MAGELANG, Cakram.net – SMA Negeri 1 Kota Mungkid menggunakan metode pembelajaran Hybrid Learning dalam Pembelajaran Tatap Muka (PTM) Terbatas di Kabupaten Magelang.
Kepala Sekolah SMA Negeri 1 Kota Mungkid, Ani Ardi Suprijani mengatakan dalam metode Pembelajaran Hybrid Learning 50 persen siswa masuk dan 50 persen lainnya mengikuti pelajaran secara daring.
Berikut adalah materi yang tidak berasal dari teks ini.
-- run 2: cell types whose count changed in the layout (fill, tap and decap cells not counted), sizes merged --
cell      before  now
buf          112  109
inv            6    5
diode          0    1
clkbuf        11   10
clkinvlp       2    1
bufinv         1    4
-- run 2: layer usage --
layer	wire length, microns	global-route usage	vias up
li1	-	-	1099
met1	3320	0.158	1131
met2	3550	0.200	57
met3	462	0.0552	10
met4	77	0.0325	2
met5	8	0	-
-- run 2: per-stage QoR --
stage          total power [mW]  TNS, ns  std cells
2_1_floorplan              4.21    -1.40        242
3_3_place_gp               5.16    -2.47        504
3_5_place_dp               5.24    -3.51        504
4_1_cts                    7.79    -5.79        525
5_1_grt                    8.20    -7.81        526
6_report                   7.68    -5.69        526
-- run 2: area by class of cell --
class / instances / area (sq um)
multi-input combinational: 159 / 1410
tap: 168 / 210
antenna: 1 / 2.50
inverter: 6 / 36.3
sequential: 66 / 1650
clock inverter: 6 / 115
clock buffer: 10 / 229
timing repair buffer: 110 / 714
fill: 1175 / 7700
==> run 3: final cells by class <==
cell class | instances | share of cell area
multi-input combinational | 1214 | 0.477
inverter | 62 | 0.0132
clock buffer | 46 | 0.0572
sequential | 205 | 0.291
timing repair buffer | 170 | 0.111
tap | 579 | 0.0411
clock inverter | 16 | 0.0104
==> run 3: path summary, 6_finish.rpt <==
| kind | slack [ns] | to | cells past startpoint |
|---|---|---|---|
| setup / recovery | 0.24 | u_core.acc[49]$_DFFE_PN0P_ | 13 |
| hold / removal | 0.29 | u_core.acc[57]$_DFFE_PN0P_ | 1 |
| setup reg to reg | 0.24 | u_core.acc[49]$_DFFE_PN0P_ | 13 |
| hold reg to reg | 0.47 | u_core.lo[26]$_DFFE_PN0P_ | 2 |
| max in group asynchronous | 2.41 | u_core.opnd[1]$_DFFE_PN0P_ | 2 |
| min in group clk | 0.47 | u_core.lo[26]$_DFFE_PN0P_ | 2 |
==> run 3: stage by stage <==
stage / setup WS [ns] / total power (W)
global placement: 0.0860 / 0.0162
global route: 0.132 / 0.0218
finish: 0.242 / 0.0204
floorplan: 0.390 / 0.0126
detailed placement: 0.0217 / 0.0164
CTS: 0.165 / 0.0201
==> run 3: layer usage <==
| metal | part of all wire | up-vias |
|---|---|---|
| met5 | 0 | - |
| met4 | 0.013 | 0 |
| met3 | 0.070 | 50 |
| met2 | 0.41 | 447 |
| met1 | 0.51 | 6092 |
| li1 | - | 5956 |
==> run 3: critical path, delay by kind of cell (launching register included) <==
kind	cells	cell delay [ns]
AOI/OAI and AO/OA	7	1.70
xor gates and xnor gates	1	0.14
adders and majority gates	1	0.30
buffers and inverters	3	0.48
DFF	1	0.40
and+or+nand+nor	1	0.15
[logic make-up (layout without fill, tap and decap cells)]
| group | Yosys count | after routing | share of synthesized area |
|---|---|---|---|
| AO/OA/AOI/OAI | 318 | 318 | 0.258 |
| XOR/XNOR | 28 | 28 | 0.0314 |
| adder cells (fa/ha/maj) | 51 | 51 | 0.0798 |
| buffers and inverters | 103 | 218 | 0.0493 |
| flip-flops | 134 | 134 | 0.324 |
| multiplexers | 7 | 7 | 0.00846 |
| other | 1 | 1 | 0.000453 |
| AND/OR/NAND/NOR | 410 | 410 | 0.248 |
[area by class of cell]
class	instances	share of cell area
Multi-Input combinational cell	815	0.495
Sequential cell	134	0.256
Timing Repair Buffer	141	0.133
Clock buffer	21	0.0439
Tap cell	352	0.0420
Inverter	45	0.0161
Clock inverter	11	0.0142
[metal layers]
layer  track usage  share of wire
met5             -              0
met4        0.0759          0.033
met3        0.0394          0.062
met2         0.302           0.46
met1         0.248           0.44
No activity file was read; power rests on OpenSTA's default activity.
**config.mk**
```make
export PLATFORM = sky130hd
export DESIGN_NAME = signed_dot_accumulator
export DESIGN_NICKNAME = d
export VERILOG_FILES = /design/src/rtl/signed_dot_accumulator.sv
export SDC_FILE = /design/constraint.sdc
export NUM_CORES = 1
export LEC_CHECK = 0
export ABC_AREA = 1
export BUFFER_PORTS_ARGS = -buffer_cell sky130_fd_sc_hd__buf_4
export CORE_MARGIN = 5
export CORE_UTILIZATION = 25
export CTS_BUF_LIST = sky130_fd_sc_hd__clkbuf_2
export CTS_CLUSTER_SIZE = 24
export DETAILED_ROUTE_END_ITERATION = 6
export PLACE_DENSITY_LB_ADDON = 0.08
export RECOVER_POWER = 50
export SLEW_MARGIN = 0
export SYNTH_ARGS = -nofsm -noshare
export SYNTH_HDL_FRONTEND = slang
export SYNTH_SLANG_ARGS = --single-unit
```
**constraint.sdc**
```tcl
create_clock -name clk -period 5.2 [get_ports clk]
set_clock_uncertainty 0.1 [all_clocks]
set_input_delay 0.26 -clock clk [delete_from_list [all_inputs] [get_ports clk]]
set_output_delay 0.26 -clock clk [all_outputs]
set_load 0.1 [all_outputs]
```
[src/rtl/rs_pkg.sv]
// Shared widths and CDB bus packing helpers for the reservation station,
// the ROB and the ALU.
package rs_pkg;
   localparam int DEPTH_DEF  = 8;
   localparam int DATA_W_DEF = 32;
   localparam int RS_OP_W    = 6;
   localparam int TAG_W_DEF  = 5;
   localparam int CDB_N_DEF  = 2;

   // Bus k sits at bits [k*w +: w] of a packed CDB field.
   function automatic int bus_lsb(input int k, input int w);
      return k * w;
   endfunction
endpackage

[src/rtl/rs_age_matrix.sv]
// Age matrix for DEPTH entries. Bit older_q[i][j] means entry i is older
// than entry j. Grants the requester that no other requester is older than.
module rs_age_matrix import rs_pkg::*; #(
   parameter int DEPTH = DEPTH_DEF
) (
   input  logic             clk,
   input  logic             rst,
   input  logic             clear_i,
   input  logic [DEPTH-1:0] alloc_i,
   input  logic [DEPTH-1:0] free_i,
   input  logic [DEPTH-1:0] req_i,
   output logic [DEPTH-1:0] gnt_o
);
   logic [DEPTH-1:0] older_q [DEPTH];
   logic [DEPTH-1:0] older_d [DEPTH];

   // A new entry is younger than every other entry; stale rows of free
   // entries are harmless because they never request and are wiped on reuse.
   always_comb begin
      for (int i = 0; i < DEPTH; i++) begin
         older_d[i] = older_q[i];
         for (int j = 0; j < DEPTH; j++) begin
            if (free_i[j])  older_d[i][j] = 1'b0;
            if (alloc_i[j]) older_d[i][j] = (i != j);
         end
         if (alloc_i[i]) older_d[i] = '0;
      end
   end

   always_ff @(posedge clk) begin
      if (rst || clear_i) begin
         for (int i = 0; i < DEPTH; i++) older_q[i] <= '0;
      end else begin
         for (int i = 0; i < DEPTH; i++) older_q[i] <= older_d[i];
      end
   end

   always_comb begin
      for (int i = 0; i < DEPTH; i++) begin
         logic blocked;
         blocked = 1'b0;
         for (int j = 0; j < DEPTH; j++) blocked = blocked | (req_i[j] & older_q[j][i]);
         gnt_o[i] = req_i[i] & ~blocked;
      end
   end
endmodule

[src/rtl/rs_issue_queue.sv]
// Reservation station in front of one ALU: CDB wakeup with insertion bypass,
// oldest-ready select through the age matrix and a registered issue slot.
module rs_issue_queue import rs_pkg::*; #(
   parameter  int DEPTH  = DEPTH_DEF,
   parameter  int DATA_W = DATA_W_DEF,
   parameter  int OP_W   = RS_OP_W,
   parameter  int TAG_W  = TAG_W_DEF,
   parameter  int CDB_N  = CDB_N_DEF,
   localparam int CNT_W  = $clog2(DEPTH + 1)
) (
   input  logic                    clk,
   input  logic                    rst,
   input  logic                    flush,
   input  logic                    in_valid,
   output logic                    in_ready,
   input  logic [OP_W-1:0]         in_op,
   input  logic [DATA_W-1:0]       in_pc,
   input  logic [DATA_W-1:0]       in_imm,
   input  logic [TAG_W-1:0]        in_tag,
   input  logic [DATA_W-1:0]       in_v1,
   input  logic [DATA_W-1:0]       in_v2,
   input  logic [TAG_W-1:0]        in_q1,
   input  logic [TAG_W-1:0]        in_q2,
   input  logic                    in_r1,
   input  logic                    in_r2,
   input  logic [CDB_N-1:0]        cdb_valid,
   input  logic [CDB_N*TAG_W-1:0]  cdb_tag,
   input  logic [CDB_N*DATA_W-1:0] cdb_data,
   output logic                    iss_valid,
   input  logic                    iss_ready,
   output logic [OP_W-1:0]         iss_op,
   output logic [DATA_W-1:0]       iss_pc,
   output logic [DATA_W-1:0]       iss_imm,
   output logic [DATA_W-1:0]       iss_v1,
   output logic [DATA_W-1:0]       iss_v2,
   output logic [TAG_W-1:0]        iss_tag,
   output logic [CNT_W-1:0]        count
);
   logic [DEPTH-1:0]  valid_q, valid_d, r1_q, r2_q;
   logic [OP_W-1:0]   op_q  [DEPTH];
   logic [DATA_W-1:0] pc_q  [DEPTH], imm_q [DEPTH], v1_q [DEPTH], v2_q [DEPTH];
   logic [TAG_W-1:0]  tag_q [DEPTH], q1_q  [DEPTH], q2_q [DEPTH];

   logic [DEPTH-1:0]  alloc_oh, free_oh, eligible, grant, wk1, wk2;
   logic [DATA_W-1:0] wd1 [DEPTH], wd2 [DEPTH];
   logic              accept, load, b1_hit, b2_hit;
   logic [DATA_W-1:0] b1_data, b2_data;

   logic              iss_valid_q;
   logic [OP_W-1:0]   iss_op_q, sel_op;
   logic [DATA_W-1:0] iss_pc_q, iss_imm_q, iss_v1_q, iss_v2_q;
   logic [DATA_W-1:0] sel_pc, sel_imm, sel_v1, sel_v2;
   logic [TAG_W-1:0]  iss_tag_q, sel_tag;

   always_comb begin
      count = '0;
      for (int i = 0; i < DEPTH; i++) count = count + {{(CNT_W-1){1'b0}}, valid_q[i]};
   end

   assign in_ready = (count != CNT_W'(DEPTH));
   assign accept   = in_valid && in_ready;
   assign eligible = valid_q & r1_q & r2_q;
   assign load     = (!iss_valid_q || iss_ready) && (|eligible);
   assign free_oh  = load ? grant : '0;
   assign valid_d  = (valid_q & ~free_oh) | alloc_oh;

   always_comb begin
      logic found;
      alloc_oh = '0;
      found    = 1'b0;
      for (int i = 0; i < DEPTH; i++) begin
         if (!valid_q[i] && !found) begin
            alloc_oh[i] = accept;
            found       = 1'b1;
         end
      end
   end

   // Buses are scanned high to low so the lowest matching bus wins.
   always_comb begin
      b1_hit  = 1'b0;
      b2_hit  = 1'b0;
      b1_data = '0;
      b2_data = '0;
      for (int i = 0; i < DEPTH; i++) begin
         wk1[i] = 1'b0;
         wk2[i] = 1'b0;
         wd1[i] = '0;
         wd2[i] = '0;
      end
      for (int k = CDB_N - 1; k >= 0; k--) begin
         if (cdb_valid[k]) begin
            if (cdb_tag[bus_lsb(k, TAG_W) +: TAG_W] == in_q1) begin
               b1_hit  = 1'b1;
               b1_data = cdb_data[bus_lsb(k, DATA_W) +: DATA_W];
            end
            if (cdb_tag[bus_lsb(k, TAG_W) +: TAG_W] == in_q2) begin
               b2_hit  = 1'b1;
               b2_data = cdb_data[bus_lsb(k, DATA_W) +: DATA_W];
            end
            for (int i = 0; i < DEPTH; i++) begin
               if (cdb_tag[bus_lsb(k, TAG_W) +: TAG_W] == q1_q[i]) begin
                  wk1[i] = 1'b1;
                  wd1[i] = cdb_data[bus_lsb(k, DATA_W) +: DATA_W];
               end
               if (cdb_tag[bus_lsb(k, TAG_W) +: TAG_W] == q2_q[i]) begin
                  wk2[i] = 1'b1;
                  wd2[i] = cdb_data[bus_lsb(k, DATA_W) +: DATA_W];
               end
            end
         end
      end
   end

   rs_age_matrix #(.DEPTH(DEPTH)) u_age (
      .clk     (clk),
      .rst     (rst),
      .clear_i (flush),
      .alloc_i (alloc_oh),
      .free_i  (free_oh),
      .req_i   (eligible),
      .gnt_o   (grant)
   );

   always_ff @(posedge clk) begin
      for (int i = 0; i < DEPTH; i++) begin
         if (alloc_oh[i]) begin
            op_q[i]  <= in_op;
            pc_q[i]  <= in_pc;
            imm_q[i] <= in_imm;
            tag_q[i] <= in_tag;
            q1_q[i]  <= in_q1;
            q2_q[i]  <= in_q2;
            r1_q[i]  <= in_r1 | b1_hit;
            r2_q[i]  <= in_r2 | b2_hit;
            v1_q[i]  <= in_r1 ? in_v1 : b1_data;
            v2_q[i]  <= in_r2 ? in_v2 : b2_data;
         end else begin
            if (!r1_q[i] && wk1[i]) begin
               r1_q[i] <= 1'b1;
               v1_q[i] <= wd1[i];
            end
            if (!r2_q[i] && wk2[i]) begin
               r2_q[i] <= 1'b1;
               v2_q[i] <= wd2[i];
            end
         end
      end
   end

   always_comb begin
      sel_op  = '0;
      sel_pc  = '0;
      sel_imm = '0;
      sel_v1  = '0;
      sel_v2  = '0;
      sel_tag = '0;
      for (int i = 0; i < DEPTH; i++) begin
         if (grant[i]) begin
            sel_op  = op_q[i];
            sel_pc  = pc_q[i];
            sel_imm = imm_q[i];
            sel_v1  = v1_q[i];
            sel_v2  = v2_q[i];
            sel_tag = tag_q[i];
         end
      end
   end

   always_ff @(posedge clk) begin
      if (rst || flush) begin
         valid_q     <= '0;
         iss_valid_q <= 1'b0;
         iss_op_q    <= '0;
         iss_pc_q    <= '0;
         iss_imm_q   <= '0;
         iss_v1_q    <= '0;
         iss_v2_q    <= '0;
         iss_tag_q   <= '0;
      end else begin
         valid_q <= valid_d;
         if (load) begin
            iss_valid_q <= 1'b1;
            iss_op_q    <= sel_op;
            iss_pc_q    <= sel_pc;
            iss_imm_q   <= sel_imm;
            iss_v1_q    <= sel_v1;
            iss_v2_q    <= sel_v2;
            iss_tag_q   <= sel_tag;
         end else if (iss_ready) begin
            iss_valid_q <= 1'b0;
         end
      end
   end

   assign iss_valid = iss_valid_q;
   assign iss_op    = iss_op_q;
   assign iss_pc    = iss_pc_q;
   assign iss_imm   = iss_imm_q;
   assign iss_v1    = iss_v1_q;
   assign iss_v2    = iss_v2_q;
   assign iss_tag   = iss_tag_q;
endmodule

[config.mk]
export PLATFORM = sky130hd
export DESIGN_NAME = rs_issue_queue
export DESIGN_NICKNAME = d
export VERILOG_FILES = /design/src/rtl/rs_pkg.sv /design/src/rtl/rs_age_matrix.sv /design/src/rtl/rs_issue_queue.sv
export SDC_FILE = /design/constraint.sdc
export NUM_CORES = 2
export LEC_CHECK = 0
export ABC_AREA = 1
export CAP_MARGIN = 25
export CORE_AREA = 2 2 377 379
export DETAILED_ROUTE_END_ITERATION = 8
export DIE_AREA = 0 0 379 381
export GPL_TIMING_DRIVEN = 0
export PLACE_DENSITY = 0.78
export SLEW_MARGIN = 10
export SYNTH_ARGS = -nofsm -noshare
export SYNTH_HDL_FRONTEND = slang
export SYNTH_SLANG_ARGS = --single-unit
[constraint.sdc]
create_clock -name clk -period 7.95 [get_ports clk]
set_input_delay 2.385 -clock clk [delete_from_list [all_inputs] [get_ports clk]]
set_output_delay 2.385 -clock clk [all_outputs]
set_load 0.01 [all_outputs]
==> flow_metrics.env <==
export IMPL_cts_setup_buffers=0
export IMPL_slew_headroom_pct=17.0
export IMPL_syn_to_final_growth_pct=16.4
export IMPL_grt_start_max_net_pins=73
export IMPL_drive_gt1_share_pct=8.56
export IMPL_vias=74700
export IMPL_detailedPlace_worstSlack_ns=1.46
export IMPL_setup_tns_ns=0
export IMPL_p_seq_share_pct=48.9
export IMPL_seq_area_frac_synth_pct=52.7
export IMPL_p_switching_mw=4.20
export IMPL_htreeDepth=4
export IMPL_dieArea_um2=144000
export IMPL_period_needed_ns=7.47
export IMPL_tightest_slew_ns=1.25
export IMPL_ys_ff_latch=1412
export IMPL_fin_crit_sh_pct=93.9
export IMPL_ys_warn_count=0
export IMPL_placed_area_um2=83900
export IMPL_drc=2
export IMPL_top_layer_used="met5"
export IMPL_cts_resized=0
export IMPL_syn_num_nets=9745
export IMPL_violations="design-rule violations"
export IMPL_gp_congestion=1.07
export IMPL_synth_edf_count=1208
export IMPL_worstSetupEndpointType="primary output"
export IMPL_floorplan_io_pins=377
export IMPL_synth_ff_type="edfxtp_1"
export IMPL_async_reset_ff_share_pct=0
export IMPL_fin_skew_ns=0.0630
export IMPL_syn_cell_area_um2=76600
export IMPL_design_area_um2=89100
export IMPL_setup_viol=0
export IMPL_post_dp_hpwl_um=253000
export IMPL_clock_latency_ns=0.84
export IMPL_drtPass1Iterations=9
export IMPL_clock_sinks=1412
export IMPL_dieWidth_um=379
export IMPL_startpoint_type="register"
export IMPL_cts_buffers=152
export IMPL_nets=10400
export IMPL_p_per_area_nw_per_um2=188
export IMPL_rsz0062_at_grt="false"
export IMPL_finalHoldViolCount=0
export IMPL_syn_area_per_cell_um2=8.06
export IMPL_power_internal_mw=12.5
export IMPL_utilization_pct=63.4
export IMPL_yosysUniqueCellTypes=50
export IMPL_cp_data_required_time_ns=5.57
export IMPL_grt_pass1_wl_um=475000
export IMPL_row_count=138
export IMPL_syn_instance_count=9504
export IMPL_clk_pin_slew_ns=0.06
export IMPL_cts_root_buffer="clkbuf_16"
export IMPL_drt_initial_drc_count=12800
export IMPL_wl_met1_um=125000
export IMPL_reg2reg_slack_ns=1.09
export IMPL_crit_type="register to primary output"
export IMPL_wl_met3_um=51500
export IMPL_wl_met2_um=141000
export IMPL_start_util_pct=54.5
export IMPL_antenna_found_initial=23
export IMPL_p_leak_nw=38.6
export IMPL_wl_per_cell_um=28.1
export IMPL_wirelength_um=342000
export IMPL_p_comb_share_pct=7.9
export IMPL_nFillCells=11800
export IMPL_clkPwrFrac_pct=43.2
export IMPL_ff2ff_path_depth=21
export IMPL_cts_buffer_depth=3
export IMPL_power_mw=16.7
export IMPL_io_buffers=366
export IMPL_track_usage_pct=46.4
export IMPL_hold_depth=2
export IMPL_status="finished, violations left"
export IMPL_arrival_ns=5.08
export IMPL_p_sw_share_pct=25.1
export IMPL_hp_class="register to register"
export IMPL_peakVddDrop_uv=190
export IMPL_vias_per_cell=6.14
export IMPL_ctsHoldBuffers=0
export IMPL_die_h_um=381
export IMPL_drv_cap=0
export IMPL_timing_final_ws_setup_ns=0.485
export IMPL_grt_pass1_vias=67700
export IMPL_cts_tree="yes"
export IMPL_crit_path_max_fanout=7
export IMPL_final_max_slew_viol_count=0
export IMPL_grt_overflow_total=0
export IMPL_fmax_mhz=134
export IMPL_core_area_um2=141000
export IMPL_ant_nets=0
## cells in the mapped netlist, drive strengths merged (63+ instances only)
master  instances  area share (%)
inv          1210             5.9
nand3         784             5.2
a21oi         337             2.2
buf           354             2.5
dfxtp         204             5.3
nor2           96            0.55
edfxtp       1208              47
nand3b        139             1.4
o21ai         653             4.4
o22ai         369             3.0
clkbuf        342             1.7
xor2           63            0.72
nand2        3355              16
clkinv        102            0.50
## worst paths after layout
kind / start / to
setup / recovery: valid_q[0] / in_ready
hold / removal: u_age.older_q[0][5] / u_age.older_q[0][5]
setup reg to reg: valid_q[0] / v1_q[0][81]
hold reg to reg: u_age.older_q[0][5] / u_age.older_q[0][5]
## layer usage
layer	global-route usage, %	vias up
met5	0.438	-
met4	27.6	18
met3	16.2	1155
met2	65.6	6067
met1	61.3	35100
li1	-	32300
## worst max-delay path, stage by stage, from the launching register on
cell             delay (ns)
dfxtp_1                0.59
fa_1                   0.48
inv_1                  0.08
fa_1                   0.44
fa_1                   0.45
inv_1                  0.08
ha_1                   0.16
inv_1                  0.06
fa_1                   0.43
xnor2_1                0.65
nor3_1                 0.09
nand2_1                0.14
clkdlybuf4s50_1        0.57
## stage by stage
step / cells / hold WS (ns)
finish: 12200 / 0.461
global route: 12100 / 0.480
CTS: 12100 / 0.462
detailed placement: 11800 / 0.452
global placement: 11800 / 0.448
floorplan: 9504 / 0.441
## logic make-up (layout without fill, tap and decap cells)
| logic type | Yosys count | after routing | share of synthesized area, % |
|---|---|---|---|
| simple gates | 4476 | 4476 | 24.3 |
| buf+inv | 2008 | 2756 | 10.6 |
| compound gates | 1490 | 1490 | 10.9 |
| flops | 1412 | 1412 | 52.7 |
| xor+xnor | 109 | 109 | 1.25 |
| fa+ha+maj | 9 | 9 | 0.186 |
| other cells | 0 | 24 | 0 |
## cells in the final DEF, fill, tap and decap left out, drive strengths merged, types with 46 or more instances in the layout
cell           count
nand3b           139
clkdlybuf4s50    366
o21ai            653
a21oi            337
edfxtp          1208
o211ai            48
nand2           3355
xor2              63
o22ai            369
clkinv           161
clkbuf           545
nand3            784
inv             1215
nor2              96
buf              451
dfxtp            204
xnor2             46
## sequential cells by signal, indices dropped and copies added (netlist names)
signal,flops
u_age.older_q,56
iss_valid,1
iss_pc,32
iss_op,6
imm_q,256
q2_q,40
op_q,48
iss_imm,32
valid_q,8
q1_q,40
tag_q,40
iss_v2,32
v1_q,256
pc_q,256
r2_q,8
iss_v1,32
v2_q,256
r1_q,8
iss_tag,5
## cell type report
type                            instances  area (µm²)  share of cell area (%)
Antenna cell                           24        60.1                  0.0674
Buffer                                696        3180                    3.57
Clock buffer                          203        4120                    4.62
Clock inverter                         82         926                    1.04
Inverter                             1312        4950                    5.55
Multi-Input combinational cell       6084       28200                    31.6
Sequential cell                      1412       40400                    45.3
Tap cell                             1890        2360                    2.65
Timing Repair Buffer                  463        5010                    5.62
## power by group through the flow
stage / clock network (mW) / registers (mW) / logic, mW
6_report: 7.22 / 8.18 / 1.31
2_1_floorplan: 0 / 8.33 / 0.527
4_1_cts: 7.20 / 8.18 / 1.22
3_3_place_gp: 0 / 8.34 / 1.17
3_5_place_dp: 0 / 8.34 / 1.22
5_1_grt: 7.50 / 8.18 / 1.33
Note: power is estimated with default switching activity, not from simulation.
[config.mk]
export PLATFORM = sky130hd
export DESIGN_NAME = vga_plot_arbiter
export DESIGN_NICKNAME = d
export VERILOG_FILES = /design/src/rtl/vga_plot_arbiter.sv
export SDC_FILE = /design/constraint.sdc
export NUM_CORES = 1
export LEC_CHECK = 0
export CORE_UTILIZATION = 39
export CTS_BUF_LIST = sky130_fd_sc_hd__clkbuf_2
export DETAILED_ROUTE_END_ITERATION = 8
export PLACE_DENSITY = 0.8
export SLEW_MARGIN = 10
export SYNTH_ARGS = -nofsm -noshare
export SYNTH_HDL_FRONTEND = slang
export SYNTH_SLANG_ARGS = --single-unit
[constraint.sdc]
create_clock -name clock -period 2.82 [get_ports clock]
set_input_delay 0.846 -clock clock [delete_from_list [all_inputs] [get_ports clock]]
set_output_delay 0.846 -clock clock [all_outputs]
set_load 0.02 [all_outputs]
“Pembelajaran memakai hybrid learning guru mengajar tatap muka dan daring dengan siswa yang di rumah secara bersamaan. Oleh karenanya setiap kelas sudah ada PC dan webcam-nya,” terang Ani, dilansir dari laman Pemkab Magelang, Selasa 7 September 2021.
Dalam pelaksanaan PTM Terbatas ini sekolah hanya melaksanakan empat jam pelajaran setiap harinya, satu jam mata pelajaran adalah 30 menit. Sehingga durasi total dua jam di sekolah.
“Saat ini 10 kelas namun hanya 50% siswa yang masuk di setiap kelas, jadi setiap kelas maksimal 18 siswa. Dengan empat jam pelajaran setiap harinya. Harapannya, ke depan nanti secara bertahap Insya Allah kelas akan bertambah. Selain itu sekolah kami juga sudah dilengkapi dengan sarana prasarana prokes,” ungkap Ani.